Will You Pay (Lots) More in Part B Premiums?

October 16, 2015

70 percent of Medicare beneficiaries will be happy to know they won’t see a Medicare Part B premium increase in 2016. If you’re paying $104.90 a month in 2015, you’ll pay the same next year (unless you had a big jump in your 2014 income—see below).

But it’s quite another story for the other 30 percent, who will see a 52 percent hike over what they’re paying now.

How can this happen?

The law says, in years when there’s no Social Security COLA, Part B premiums can’t be raised, either.

But that protection doesn’t apply to everybody. The law doesn’t protect the following groups:

  • new Medicare enrollees in 2016 (who aren’t grandfathered because they never paid the lower premium);
  • Medicare enrollees with incomes above $85,000 a year ($170,000 for a married couple), who already pay premiums higher than the basic $104.90; and
  • people who suspended or delayed their Social Security benefits (your Social Security check can’t be protected against reduction if you’re not getting a check).

So why the huge 52 percent increase for these non-grandfathered groups?

While one part of the law protects the 70 percent from premium hikes if there’s no COLA, another says total premiums collected still have to cover the same total amount that would be collected if there were no grandfathering.

For 2016, that means premiums for the unprotected 30 percent must be raised enough to cover the grandfathered people’s share, too.

That’s the law.

The chart below shows how much that will change 2016 premiums for the various groups.

For the first line of the chart, the only people who will be hit with the $159 premium are those who will enroll in Part B for the first time in 2016.

It’s also important to know that the income thresholds for the higher-income 2016 premiums are determined by the adjusted gross income on your 2014 federal tax return – the latest one the IRS has on file.

Medicare Premiums 2016

In addition, 2016 will see a hike in the Part B deductible—up to $223 from this year’s $147. There’s no grandfathering for the deductible increase.
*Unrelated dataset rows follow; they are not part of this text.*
## config.mk

```make
export PLATFORM = sky130hd
export DESIGN_NAME = note_scheduler
export DESIGN_NICKNAME = d
export VERILOG_FILES = /design/src/rtl/note_pkg.sv /design/src/rtl/voice_timer.sv /design/src/rtl/note_scheduler.sv
export SDC_FILE = /design/constraint.sdc
export NUM_CORES = 1
export LEC_CHECK = 0
export CORE_MARGIN = 1
export CORE_UTILIZATION = 45
export DETAILED_ROUTE_END_ITERATION = 10
export MAX_ROUTING_LAYER = met4
export PLACE_DENSITY = 0.65
export SLEW_MARGIN = 20
export SYNTH_ARGS = -nofsm -noshare
export SYNTH_HDL_FRONTEND = slang
export SYNTH_HIERARCHICAL = 1
export SYNTH_SLANG_ARGS = --single-unit
```

## constraint.sdc

```tcl
create_clock -name clk -period 7.15 [get_ports clk]
set_clock_uncertainty 0.15 [all_clocks]
set_input_delay 1.43 -clock clk [delete_from_list [all_inputs] [get_ports clk]]
set_output_delay 1.43 -clock clk [all_outputs]
set_load 0.01 [all_outputs]
```

## src/rtl/note_pkg.sv

```systemverilog
// Shared defaults and the per-voice state record for the note scheduler.
package note_pkg;

    localparam int DEF_NUM_VOICES = 3;
    localparam int DEF_NOTE_W     = 4;
    localparam int DEF_DUR_W      = 8;

    // Age rank is two bits wide, so at most four voices can be ranked distinctly.
    localparam int RANK_W = 2;

    // One voice as seen by the allocator: active flag, note, remaining ticks, age rank.
    typedef struct packed {
        logic                  on;
        logic [DEF_NOTE_W-1:0] note;
        logic [DEF_DUR_W-1:0]  count;
        logic [RANK_W-1:0]     rank;
    } voice_state_t;

endpackage

```

## src/rtl/voice_timer.sv

```systemverilog
// Remaining-tick counter for one voice: loads a duration, counts down on tick
// and drops its active flag on the edge where the count reaches zero.
module voice_timer
    import note_pkg::*;
#(
    parameter int DUR_W = DEF_DUR_W
) (
    input  logic             clk,
    input  logic             rst,
    input  logic             tick,
    input  logic             load,
    input  logic [DUR_W-1:0] load_val,
    output logic             on,
    output logic [DUR_W-1:0] count,
    output logic             ending
);

    logic             on_reg;
    logic [DUR_W-1:0] count_reg;

    // Load wins over the countdown so a reloaded voice keeps its full length.
    always_ff @(posedge clk) begin
        if (rst) begin
            on_reg    <= 1'b0;
            count_reg <= '0;
        end else if (load) begin
            on_reg    <= 1'b1;
            count_reg <= load_val;
        end else if (tick && on_reg) begin
            count_reg <= count_reg - 1'b1;
            if (count_reg == DUR_W'(1)) begin
                on_reg <= 1'b0;
            end
        end
    end

    assign on     = on_reg;
    assign count  = count_reg;
    // High in the cycle whose edge will expire this voice; the allocator
    // treats such a voice as already free.
    assign ending = on_reg && tick && (count_reg == DUR_W'(1));

endmodule

```

## src/rtl/note_scheduler.sv

```systemverilog
// Polyphonic note scheduler: assigns incoming note requests to voice lanes,
// retriggering a matching voice, else using a free one, else stealing the oldest.
module note_scheduler
    import note_pkg::*;
#(
    parameter int NUM_VOICES = DEF_NUM_VOICES,
    parameter int NOTE_W     = DEF_NOTE_W,
    parameter int DUR_W      = DEF_DUR_W
) (
    input  logic                         clk,
    input  logic                         rst,
    input  logic                         tick,
    input  logic                         note_valid,
    output logic                         note_ready,
    input  logic [NOTE_W-1:0]            note_code,
    input  logic [DUR_W-1:0]             note_dur,
    output logic [NUM_VOICES-1:0]        voice_on,
    output logic [NUM_VOICES*NOTE_W-1:0] voice_note,
    output logic [NUM_VOICES-1:0]        voice_start,
    output logic                         steal
);

    logic [NUM_VOICES-1:0] on_w;
    logic [NUM_VOICES-1:0] ending_w;
    logic [DUR_W-1:0]      count_w [NUM_VOICES];

    logic [NOTE_W-1:0]     note_reg  [NUM_VOICES];
    logic [RANK_W-1:0]     rank_reg  [NUM_VOICES];
    logic [RANK_W-1:0]     rank_next [NUM_VOICES];
    logic [NUM_VOICES-1:0] start_reg;
    logic                  steal_reg;

    logic [NUM_VOICES-1:0] tgt;
    logic                  stealing;
    logic                  accept_load;
    logic [NUM_VOICES-1:0] load_vec;
    logic [NUM_VOICES-1:0] survive;

    // Ready simply mirrors reset so it is high in every out-of-reset cycle,
    // including the first one after release.
    assign note_ready  = ~rst;
    assign accept_load = note_valid && note_ready && (note_dur != '0);
    assign load_vec    = accept_load ? tgt : '0;

    generate
        for (genvar gi = 0; gi < NUM_VOICES; gi++) begin : g_voice
            voice_timer #(.DUR_W(DUR_W)) u_timer (
                .clk      (clk),
                .rst      (rst),
                .tick     (tick),
                .load     (load_vec[gi]),
                .load_val (note_dur),
                .on       (on_w[gi]),
                .count    (count_w[gi]),
                .ending   (ending_w[gi])
            );
            // Voices that stay active past this edge and are not being reloaded.
            assign survive[gi] = on_w[gi] && !ending_w[gi] && !load_vec[gi];
            assign voice_note[gi*NOTE_W +: NOTE_W] = note_reg[gi];
        end
    endgenerate

    // Target selection: retrigger match, then lowest free voice, then oldest.
    always_comb begin
        logic              found;
        logic [RANK_W-1:0] best;
        tgt      = '0;
        stealing = 1'b0;
        found    = 1'b0;
        best     = '0;
        for (int i = 0; i < NUM_VOICES; i++) begin
            if (!found && on_w[i] && (note_reg[i] == note_code)) begin
                tgt   = NUM_VOICES'(1) << i;
                found = 1'b1;
            end
        end
        for (int i = 0; i < NUM_VOICES; i++) begin
            if (!found && (!on_w[i] || ending_w[i])) begin
                tgt   = NUM_VOICES'(1) << i;
                found = 1'b1;
            end
        end
        if (!found) begin
            stealing = 1'b1;
            for (int i = 0; i < NUM_VOICES; i++) begin
                if (on_w[i] && (!found || (rank_reg[i] >= best))) begin
                    tgt   = NUM_VOICES'(1) << i;
                    best  = rank_reg[i];
                    found = 1'b1;
                end
            end
        end
    end

    // New rank = number of younger survivors, plus one if a voice is loaded
    // this edge (it becomes the youngest). This both ages the others on a
    // load and closes any gaps left by expiring voices.
    always_comb begin
        int younger;
        younger = 0;
        for (int j = 0; j < NUM_VOICES; j++) begin
            rank_next[j] = '0;
        end
        for (int j = 0; j < NUM_VOICES; j++) begin
            younger = 0;
            for (int k = 0; k < NUM_VOICES; k++) begin
                if (survive[k] && (rank_reg[k] < rank_reg[j])) begin
                    younger = younger + 1;
                end
            end
            if (survive[j]) begin
                rank_next[j] = RANK_W'(younger + (accept_load ? 1 : 0));
            end
        end
    end

    // Note, rank and pulse registers; note is held while a voice is idle.
    always_ff @(posedge clk) begin
        if (rst) begin
            for (int i = 0; i < NUM_VOICES; i++) begin
                note_reg[i] <= '0;
                rank_reg[i] <= '0;
            end
            start_reg <= '0;
            steal_reg <= 1'b0;
        end else begin
            for (int i = 0; i < NUM_VOICES; i++) begin
                if (load_vec[i]) begin
                    note_reg[i] <= note_code;
                end
                rank_reg[i] <= rank_next[i];
            end
            start_reg <= load_vec;
            steal_reg <= accept_load && stealing;
        end
    end

    assign voice_on    = on_w;
    assign voice_start = start_reg;
    assign steal       = steal_reg;

endmodule
```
It will affect all beneficiaries.

The law covering the disproportional Part B hikes isn’t anything new. The same thing happened when there was no COLA in 2010 and 2011.

The cold comfort is the next time we see a positive annual COLA – hopefully for 2017 – the normal premium relationships will be restored. That is, the people being made to overpay in 2016 will actually see their premiums drop, as they did after the previous zero-COLA years.

Law or no law, MOAA thinks it’s wrong to foist the whole premium load on the few – and some in Congress agree.

Sen. Ron Wyden (D-Ore.) and Rep. Dina Titus (D-Nev.) have sponsored legislation in their respective chambers to extend the grandfathering protection to all Medicare beneficiaries.